▸ **WHAT THE TASK REQUIRES**
Count the lines below that contain the word "localparam", and state only that number.

▸ **DATASET EXTRACT**

==> config.mk <==
export PLATFORM = sky130hd
export DESIGN_NAME = dma_chan_status
export DESIGN_NICKNAME = d
export VERILOG_FILES = /design/src/rtl/dma_chan_status.sv
export SDC_FILE = /design/constraint.sdc
export NUM_CORES = 1
export LEC_CHECK = 0
export BUFFER_PORTS_ARGS = -buffer_cell sky130_fd_sc_hd__buf_2
export CORE_MARGIN = 2
export CORE_UTILIZATION = 55
export DETAILED_ROUTE_END_ITERATION = 10
export HOLD_SLACK_MARGIN = 0.05
export PLACE_DENSITY = 0.92
export SETUP_SLACK_MARGIN = 0.2
export SLEW_MARGIN = 0
export SYNTH_ARGS = -nofsm -noshare
export SYNTH_HDL_FRONTEND = slang
export SYNTH_SLANG_ARGS = --single-unit
==> constraint.sdc <==
create_clock -name clk -period 1.76 [get_ports clk]
set_input_delay 0.176 -clock clk [delete_from_list [all_inputs] [get_ports clk]]
set_output_delay 0.176 -clock clk [all_outputs]
set_load 0.01 [all_outputs]
[config.mk]
export PLATFORM = sky130hd
export DESIGN_NAME = sar_conv_seq
export DESIGN_NICKNAME = d
export VERILOG_FILES = /design/src/rtl/sar_pkg.sv /design/src/rtl/sar_prescaler.sv /design/src/rtl/sar_cfg_regs.sv /design/src/rtl/sar_approx_core.sv /design/src/rtl/sar_conv_seq.sv
export SDC_FILE = /design/constraint.sdc
export NUM_CORES = 1
export LEC_CHECK = 0
export BUFFER_PORTS_ARGS = -buffer_cell sky130_fd_sc_hd__buf_2
export CORE_UTILIZATION = 40
export DETAILED_ROUTE_END_ITERATION = 6
export MAX_ROUTING_LAYER = met4
export PLACE_DENSITY = 0.69
export SLEW_MARGIN = 20
export SYNTH_ARGS = -nofsm -noshare
export SYNTH_HDL_FRONTEND = slang
export SYNTH_SLANG_ARGS = --single-unit
[constraint.sdc]
create_clock -name clk -period 2.2 [get_ports clk]
set_input_delay 0.33 -clock clk [delete_from_list [all_inputs] [get_ports clk]]
set_output_delay 0.33 -clock clk [all_outputs]
set_load 0.02 [all_outputs]
[src/rtl/sar_pkg.sv]
package sar_pkg;
  typedef enum logic [1:0] {
    ST_IDLE   = 2'd0,
    ST_SAMPLE = 2'd1,
    ST_BITS   = 2'd2
  } sar_state_e;

  localparam int unsigned FLD_EN    = 0;
  localparam int unsigned FLD_REF   = 1;
  localparam int unsigned FLD_START = 2;
  localparam int unsigned FLD_CH_LO = 3;
endpackage

[src/rtl/sar_prescaler.sv]
module sar_prescaler #(
  parameter int unsigned DIV = 8
) (
  input  logic clk,
  input  logic rst_n,
  input  logic clr,
  input  logic run,
  output logic tick
);
  localparam int unsigned CW = (DIV > 1) ? $clog2(DIV) : 1;
  localparam logic [CW-1:0] LAST = CW'(DIV - 1);

  logic [CW-1:0] cnt_q, cnt_n;
  logic          cnt_en;

  assign tick   = run && (cnt_q == LAST);
  assign cnt_en = clr || run;

  always_comb begin
    if (clr)       cnt_n = '0;
    else if (tick) cnt_n = '0;
    else           cnt_n = cnt_q + CW'(1);
  end

  always_ff @(posedge clk or negedge rst_n) begin
    if (!rst_n)      cnt_q <= '0;
    else if (cnt_en) cnt_q <= cnt_n;
  end
endmodule

[src/rtl/sar_cfg_regs.sv]
module sar_cfg_regs
  import sar_pkg::*;
#(
  parameter int unsigned CH_BITS = 2
) (
  input  logic               clk,
  input  logic               rst_n,
  input  logic               reg_we,
  input  logic [CH_BITS+2:0] reg_wdata,
  input  logic               busy,
  output logic [CH_BITS+2:0] reg_rdata,
  output logic [CH_BITS-1:0] mux_sel,
  output logic               ref_sel,
  output logic               go,
  output logic               abort
);
  logic               en_q, ref_q;
  logic [CH_BITS-1:0] ch_q;
  logic [CH_BITS-1:0] mux_q, mux_n;
  logic               refa_q, refa_n;
  logic               app_en;

  logic               w_en, w_ref, w_start;
  logic [CH_BITS-1:0] w_ch;

  assign w_en    = reg_wdata[FLD_EN];
  assign w_ref   = reg_wdata[FLD_REF];
  assign w_start = reg_wdata[FLD_START];
  assign w_ch    = reg_wdata[FLD_CH_LO +: CH_BITS];

  assign go    = reg_we && w_en && w_start && !busy;
  assign abort = reg_we && !w_en && busy;

  always_comb begin
    app_en = 1'b0;
    mux_n  = mux_q;
    refa_n = refa_q;
    if (go) begin
      app_en = 1'b1;
      mux_n  = w_ch;
      refa_n = w_ref;
    end else if (en_q && !busy) begin
      app_en = 1'b1;
      mux_n  = ch_q;
      refa_n = ref_q;
    end
  end

  always_ff @(posedge clk or negedge rst_n) begin
    if (!rst_n) begin
      en_q  <= 1'b0;
      ref_q <= 1'b0;
      ch_q  <= '0;
    end else if (reg_we) begin
      en_q  <= w_en;
      ref_q <= w_ref;
      ch_q  <= w_ch;
    end
  end

  always_ff @(posedge clk or negedge rst_n) begin
    if (!rst_n) begin
      mux_q  <= '0;
      refa_q <= 1'b0;
    end else if (app_en) begin
      mux_q  <= mux_n;
      refa_q <= refa_n;
    end
  end

  assign mux_sel = mux_q;
  assign ref_sel = refa_q;
  assign reg_rdata = {ch_q, busy, ref_q, en_q};
endmodule
===== config.mk =====
export PLATFORM = sky130hd
export DESIGN_NAME = bias_hyst_ctrl
export DESIGN_NICKNAME = d
export VERILOG_FILES = /design/src/rtl/bias_hyst_pkg.sv /design/src/rtl/bias_cmp_filter.sv /design/src/rtl/bias_restart_cnt.sv /design/src/rtl/bias_hyst_ctrl.sv
export SDC_FILE = /design/constraint.sdc
export NUM_CORES = 1
export LEC_CHECK = 0
export CAP_MARGIN = 20
export CORE_MARGIN = 1
export CORE_UTILIZATION = 49
export CTS_BUF_LIST = sky130_fd_sc_hd__clkbuf_16
export DETAILED_ROUTE_END_ITERATION = 6
export PLACE_DENSITY = 0.88
export SETUP_SLACK_MARGIN = 0.1
export SYNTH_ARGS = -nofsm -noshare
export SYNTH_HDL_FRONTEND = slang
export SYNTH_HIERARCHICAL = 1
export SYNTH_SLANG_ARGS = --single-unit

===== constraint.sdc =====
create_clock -name clk -period 4.1 [get_ports clk]
set_input_delay 0.615 -clock clk [delete_from_list [all_inputs] [get_ports clk]]
set_output_delay 0.615 -clock clk [all_outputs]
set_load 0.01 [all_outputs]

===== src/rtl/bias_hyst_pkg.sv =====
// Package: shared types for the start-up bias hysteresis controller.
// Assumes the mode encoding is fixed by the mode sequencer upstream.
package bias_hyst_pkg;

    typedef enum logic [1:0] {
        MODE_START = 2'b00,
        MODE_NORM  = 2'b01,
        MODE_BURST = 2'b10,
        MODE_ALT   = 2'b11
    } op_mode_e;

    // Comparison kind for a threshold filter.
    typedef enum logic [1:0] {
        CMP_GE = 2'b00,
        CMP_LT = 2'b01,
        CMP_GT = 2'b10
    } cmp_kind_e;

endpackage


===== src/rtl/bias_cmp_filter.sv =====
// Module: bias_cmp_filter
// Compares the sense code against one fixed threshold. The filtered flag
// moves only when two consecutive raw results agree.
// Assumes the code is synchronous to clk. Both registers reset to 0.
module bias_cmp_filter
    import bias_hyst_pkg::*;
#(
    parameter int        CODE_W = 10,
    parameter int        THRESH = 512,
    parameter cmp_kind_e KIND   = CMP_GE
) (
    input  logic              clk,
    input  logic              rst_n,
    input  logic [CODE_W-1:0] code,
    output logic              flag
);

    localparam logic [CODE_W-1:0] TH_C = CODE_W'(THRESH);

    logic raw;
    logic samp_q;
    logic flag_q;

    // Raw comparison, variant chosen by KIND.
    generate
        if (KIND == CMP_GE) begin : g_ge
            assign raw = (code >= TH_C);
        end else if (KIND == CMP_LT) begin : g_lt
            assign raw = (code < TH_C);
        end else begin : g_gt
            assign raw = (code > TH_C);
        end
    endgenerate

    // Keep the previous raw sample and update the flag on two agreeing samples.
    always_ff @(posedge clk) begin
        if (!rst_n) begin
            samp_q <= 1'b0;
            flag_q <= 1'b0;
        end else begin
            samp_q <= raw;
            if (raw == samp_q) begin
                flag_q <= raw;
            end
        end
    end

    assign flag = flag_q;

endmodule


===== src/rtl/bias_restart_cnt.sv =====
// Module: bias_restart_cnt
// Saturating count of ramp restarts. Flags exhaustion at MAX_RESTARTS.
// Assumes inc is a single-cycle request. The count clears only on reset.
module bias_restart_cnt #(
    parameter int MAX_RESTARTS = 10
) (
    input  logic clk,
    input  logic rst_n,
    input  logic inc,
    output logic exhausted
);

    localparam int CNT_W = $clog2(MAX_RESTARTS + 1);
    localparam logic [CNT_W-1:0] CNT_MAX = CNT_W'(MAX_RESTARTS);

    logic [CNT_W-1:0] cnt_q;

    // Count restarts up to the limit and then stop.
    always_ff @(posedge clk) begin
        if (!rst_n) begin
            cnt_q <= '0;
        end else if (inc && (cnt_q != CNT_MAX)) begin
            cnt_q <= cnt_q + 1'b1;
        end
    end

    assign exhausted = (cnt_q == CNT_MAX);

endmodule


===== src/rtl/bias_hyst_ctrl.sv =====
// Module: bias_hyst_ctrl (top)
// Drives the start-up pass-device control level from a filtered bias code.
// Mode-dependent hysteresis, start-up switching gate, bounded restart count
// and a force-low override. All outputs are registered.
// Assumes bias_code and the control inputs are synchronous to clk.
module bias_hyst_ctrl
    import bias_hyst_pkg::*;
#(
    parameter int CODE_W       = 10,
    parameter int TH_HIGH      = 913,
    parameter int TH_LOW       = 457,
    parameter int TH_BURST     = 495,
    parameter int MAX_RESTARTS = 10
) (
    input  logic              clk,
    input  logic              rst_n,
    input  logic [CODE_W-1:0] bias_code,
    input  logic [1:0]        mode,
    input  logic              ramp_done,
    input  logic              force_low,
    output logic              bias_ctrl,
    output logic              sw_allow,
    output logic              restart_pulse,
    output logic              restart_exhausted
);

    op_mode_e mode_e;
    logic     hi_f, lo_f, bu_f;
    logic     lvl_q, lvl_n;
    logic     sw_q, sw_n;
    logic     pulse_q, pulse_n;
    logic     primed_q, primed_n;
    logic     exh;

    assign mode_e = op_mode_e'(mode);

    // Filtered "reached upper threshold" decision.
    bias_cmp_filter #(.CODE_W(CODE_W), .THRESH(TH_HIGH), .KIND(CMP_GE)) u_hi (
        .clk(clk), .rst_n(rst_n), .code(bias_code), .flag(hi_f)
    );

    // Filtered "below lower threshold" decision.
    bias_cmp_filter #(.CODE_W(CODE_W), .THRESH(TH_LOW), .KIND(CMP_LT)) u_lo (
        .clk(clk), .rst_n(rst_n), .code(bias_code), .flag(lo_f)
    );

    // Filtered "above burst release threshold" decision.
    bias_cmp_filter #(.CODE_W(CODE_W), .THRESH(TH_BURST), .KIND(CMP_GT)) u_bu (
        .clk(clk), .rst_n(rst_n), .code(bias_code), .flag(bu_f)
    );

    // Restart budget.
    bias_restart_cnt #(.MAX_RESTARTS(MAX_RESTARTS)) u_cnt (
        .clk(clk), .rst_n(rst_n), .inc(pulse_n), .exhausted(exh)
    );

    // Next control level, priming state and restart request.
    always_comb begin
        lvl_n    = lvl_q;
        primed_n = primed_q;
        pulse_n  = 1'b0;
        if (force_low || exh) begin
            lvl_n = 1'b0;
        end else if (!primed_q) begin
            if (hi_f) begin
                lvl_n    = 1'b1;
                primed_n = 1'b1;
            end
        end else begin
            unique case (mode_e)
                MODE_START: begin
                    if (lvl_q && lo_f) begin
                        lvl_n   = 1'b0;
                        pulse_n = !ramp_done;
                    end else if (!lvl_q && hi_f) begin
                        lvl_n = 1'b1;
                    end
                end
                MODE_BURST: begin
                    if (lo_f) begin
                        lvl_n = 1'b0;
                    end else if (bu_f) begin
                        lvl_n = 1'b1;
                    end
                end
                MODE_NORM, MODE_ALT: begin
                    lvl_n = 1'b1;
                end
                default: lvl_n = 1'b1;
            endcase
        end
    end

    // Switching permission follows the level only during start-up.
    always_comb begin
        if (force_low || exh || !primed_n) begin
            sw_n = 1'b0;
        end else if (mode_e == MODE_START) begin
            sw_n = lvl_n;
        end else begin
            sw_n = 1'b1;
        end
    end

    // Output and state registers.
    always_ff @(posedge clk) begin
        if (!rst_n) begin
            lvl_q    <= 1'b0;
            sw_q     <= 1'b0;
            pulse_q  <= 1'b0;
            primed_q <= 1'b0;
        end else begin
            lvl_q    <= lvl_n;
            sw_q     <= sw_n;
            pulse_q  <= pulse_n;
            primed_q <= primed_n;
        end
    end

    assign bias_ctrl         = lvl_q;
    assign sw_allow          = sw_q;
    assign restart_pulse     = pulse_q;
    assign restart_exhausted = exh;

endmodule


# Yosys cells after proc, flatten, opt, wreduce, memory -nomap -nowiden
# Index checks and enable logic that the tools add are counted.
# Widths: inputs -> output; s select.
[totals] ff_bits=14 inputBits=16 output_inout_bits=4
[classes] add_sub_neg=1 muxes=16 reduce_logical=11 eq_ne=8 bitwise=1 magnitude_cmp=3
[op_table] op="$mux 1" n=15
[op_table] op="$ge 10x10->1 const B" n=1
[op_table] op="$gt 10x9->1 const B" n=1
[op_table] op="$lt 10x9->1 const B" n=1
[op_table] op="$add 4x1->4 const B" n=1
[op_table] op="$eq 2x2->1 const B" n=2
[op_table] op="$eq 4x4->1 const B" n=1
[op_table] op="$ne 4x4->1 const B" n=1
[op_table] op="$reduce_or 2->1" n=2
[op_table] op="$eq 1x1->1" n=3
[op_table] op="$logic_and 1x1->1" n=3
[op_table] op="$logic_not 1->1" n=3
[op_table] op="$pmux 1 s3" n=1
[op_table] op="$eq 2x1->1 const B" n=1
[op_table] op="$logic_not 2->1" n=1
[op_table] op="$logic_or 1x1->1" n=2
[op_table] op="$not 1->1" n=1

# Logic depth before layout (Yosys ltp)
[depth] depth_word=8 mapped_depth=8

# Modules after synthesis
# Netlist, hierarchy kept.
[modules_own_cells] module="bias_restart_cnt" area_per_inst_um2=212.7 cells_each=22 instances=1 seq_area_each_um2=80.1
[modules_own_cells] module="bias_hyst_ctrl" area_per_inst_um2=183.9 cells_each=21 instances=1 seq_area_each_um2=80.1
[modules_own_cells] module="bias_cmp_filter (u_lo)" area_per_inst_um2=122.6 cells_each=12 instances=1 seq_area_each_um2=40.0
[modules_own_cells] module="bias_cmp_filter (u_hi)" area_per_inst_um2=101.3 cells_each=13 instances=1 seq_area_each_um2=40.0
[modules_own_cells] module="bias_cmp_filter (u_bu)" area_per_inst_um2=90.1 cells_each=10 instances=1 seq_area_each_um2=40.0

# Worst setup path after synthesis
# No wires, ideal clock.
[synth_timing] path_kind="input to register" startpoint="in mode[0]" endpoint="reg u_cnt.cnt_q[2]" setup_ns=0.066 arrival_ns=2.047 required_time_ns=4.034 path_slack_ns=1.987 path_buffers=0 cell_stages=6 path_cell_list="and2b_1 > nand4b_1 > nor4_1 > nand2_1 > or3b_1 > a21oi_2"
[synth_via] elab_chain_len=5
[synth_lines] element="start, declared" line_no="bias_hyst_ctrl.sv:18" text="input logic [1:0] mode,"
[synth_lines] element="$logic_not 2->1" line_no="bias_hyst_ctrl.sv:70" text="unique case (mode_e)"
[synth_lines] element="$mux 1" line_no="bias_hyst_ctrl.sv:70"
[synth_lines] element="$mux 1" line_no="bias_hyst_ctrl.sv:64" text="end else if (!primed_q) begin"
[synth_lines] element="$mux 1" line_no="bias_hyst_ctrl.sv:62" text="if (force_low || exh) begin"
[synth_lines] element="via pulse_n" line_no="bias_hyst_ctrl.sv:31" text="logic pulse_q, pulse_n;"
[synth_lines] element="$logic_and 1x1->1" line_no="bias_restart_cnt.sv:22" text="end else if (inc && (cnt_q != CNT_MAX)) begin"
[synth_lines] element="end signal, assigned" line_no="bias_restart_cnt.sv:23" text="cnt_q <= cnt_q + 1'b1;"
[synth_lines] element="end, declared" line_no="bias_restart_cnt.sv:16" text="logic [CNT_W-1:0] cnt_q;"
# The timed path passes the listed nets, and every way through them passes these cells.
# A chain may end at the register's enable or synchronous reset.

# Worst setup path in the final report
# Ends and elaborated chain as after synthesis.

==> results.tsv <==
stage	metric	value	unit
drt	Top Metal Used	met4	
drt	DR iter-0 viols	16	
clock_tree	clock root cell	clkbuf_16	
finish	P&R area growth vs syn	40.0	%
run_status	outcome	finished clean	
floorplanning	number of core rows	13	
drt	met3 wire len	79	um
finish	share of post-route cells with drive strength above 1	0.130	
synthesis	Mapped Nets	96	
clock_tree	Clock Pin Slew Worst Setup and Hold Paths	40	ps
synthesis	Mapped Area	711	um^2
floorplanning	chip height	40.1	um
grt	vias in the first global route	600	
critical_path	crit path max fanout	6	
sta	final worst clock skew	2.81	ps
clock_tree	hold_buf cts	0	
sta	crit share post-route	0.638	
critical_path	crit path kind	in2reg	
grt	initial antenna violation count	0	
floorplanning	Core Box Area	0.00132	mm^2
synthesis	Netlist cell types	34	
flow_run	Max Cap Viol	0	
drt	sum of routed wire segments on met1	667	um
finish	diodes inserted	0	
clock_tree	clock sink count	14	
pwr	LEAKAGE	0.400	nW
pwr	Worst IR Drop VDD	0.000160	V
drt	routed wl met2	841	um
floorplanning	die width	40.1	um
place	# port buffers	19	
worst_hold_path	Hold Crit Class	reg2reg	
pwr	Pwr Total	350	uW
sta	RSZ-0062 raised after global routing	no	
drt	DR pass1 iterations	4	
finish	most common cell after layout, fill and taps aside	clkdlybuf4s50_1	
synthesis	Post-synth EDFFs	0	
sta	setup TNS	0	ps
floorplanning	Die ar.	0.00161	mm^2
synthesis	synthesis-stage register bit count	14	
finish	Multi-input gate area	419	um^2
finish	most frequent cells in the layout	clkdlybuf4s50_1, dfxtp_1, a21oi_1, nand2_1, nor2_1	
grt	GR Overflow Total	0	
sta	fmax	0.382	GHz
clock_tree	Max clock buf depth	2	
sta	final setup fails	0	
place	Final GP Congestion	0.721	
grt	overall routing resource usage	0.229	
finish	Fillers	100	
drt	residual DRC count	0	
grt	first-pass GRT wire length	2390	um
synthesis	Post-synth ARST share	0	
critical_path	crit path capture type	flip-flop	
critical_path	Worst Path Required	4270	ps
drt	Via density	5.86	
pwr	PD cells	352	mW/mm^2
place	DPL Wire Length	1130	um
critical_path	startpoint types	input pin	
drt	Post-Route WL	1620	um
clock_tree	setup bufs post-CTS	0	
grt	largest net degree at the start of global routing	14	
clock_tree	CTS resizes	0	
clock_tree	H-tree levels	1	
drt	via count	674	
drt	Routed wire per std cell	14.1	um
clock_tree	Skew-Pair Late Insertion Delay	240	ps
sta	Worst Tran Pin Value	851	ps
synthesis	Synth Instances	78	
synthesis	syn avg cell area	9.11	um^2
clock_tree	TritonCTS clock tree	yes	
sta	Final Hold Vio Count	0	
clock_tree	CTS Buf Count	3	
drt	DRT antenna net count	0	
critical_path	Worst Path Arrival	2790	ps
synthesis	Seq/Total Area, Yosys	0.394	
synthesis	synth warn	6	
synthesis	Synth Flop Type	dfxtp_1	
sta	Final min period	2610	ps
sta	Slew Limit Fails	0	
sta	Slew HR	0.427	
finish	Storage cell area	280	um^2
floorplanning	effective utilization at floorplan	0.539	
floorplanning	# IOs	20	
finish	nets	120	
kinds of logic after synthesis:
| group | share of synthesized area |
|---|---|
| compound gates | 0.171 |
| fa+ha+maj | 0.0352 |
| flops | 0.394 |
| xor+xnor | 0.0123 |
| simple gates | 0.372 |
| buf+inv | 0.0158 |
through the flow:
step	utilization	worst slack [ps]	hold slack, ps	area [um^2]	std cells
5_1_grt	0.755	1340	491	995	115
6_report	0.755	1490	462	995	115
3_3_place_gp	0.698	1450	447	920	112
3_5_place_dp	0.698	1340	453	920	112
4_1_cts	0.755	1500	460	995	115
2_1_floorplan	-	1990	439	711	78
flip-flops by register name (all words and copies together) (netlist names):
signal         cells
bias_ctrl          1
primed_q           1
restart_pulse      1
sw_allow           1
u_bu/flag          1
u_bu/samp_q        1
u_cnt/cnt_q        4
u_hi/flag          1
u_hi/samp_q        1
u_lo/flag          1
u_lo/samp_q        1
power by group:
group	switching, mW	total (mW)	internal (mW)
sequential	0.00176	0.141	0.139
combinational	0.0137	0.0324	0.0187
clock	0.0502	0.177	0.127
path summary, 6_finish.rpt:
kind              cells after the start              to  slack, ps           start
hold reg to reg                       2       u_hi/flag        460     u_hi/samp_q
setup / recovery                      7  u_cnt/cnt_q[2]       1490         mode[0]
setup reg to reg                      8  u_cnt/cnt_q[2]       1740  u_cnt/cnt_q[0]
hold / removal                        2       u_hi/flag        460     u_hi/samp_q
Yosys cell counts (all sizes together), types with 2 or more instances:
library cell  number  area (um^2)
a21oi              8         43.8
a311oi             2         23.8
and3               2         13.8
dfxtp             14          280
ha                 2         25.0
inv                3         11.3
nand2              7         26.3
nand3              5         25.0
nand4              2         12.5
nor2               6         22.5
nor2b              4         25.0
nor3               3         15.0
nor3b              2         20.0
nor4               3         31.3
o2111ai            2         23.8
or2                2         15.0
critical path, stage by stage:
cell and delay [ps]:
clkdlybuf4s50_1 410, and2b_1 240, nand4b_1 150, nor4_1 680
nand2_1 150, or3b_1 410, a21oi_2 130
metal layers:
layer / vias to the layer above / global-route usage
li1: 336 / -
met1: 304 / 0.219
met3: 4 / 0.0333
met5: - / 0
met2: 30 / 0.452
met4: 0 / 0.129
area by class of cell:
cell class              count  area share
repair buffers             19       0.191
multi-input cells          61       0.421
well taps                  15      0.0189
clock buffers               3      0.0755
flip-flops and latches     14       0.282
inverters                   3      0.0113
Note: power is estimated with default switching activity, not from simulation.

▸ **SOLUTION FOR THIS PROBLEM**
9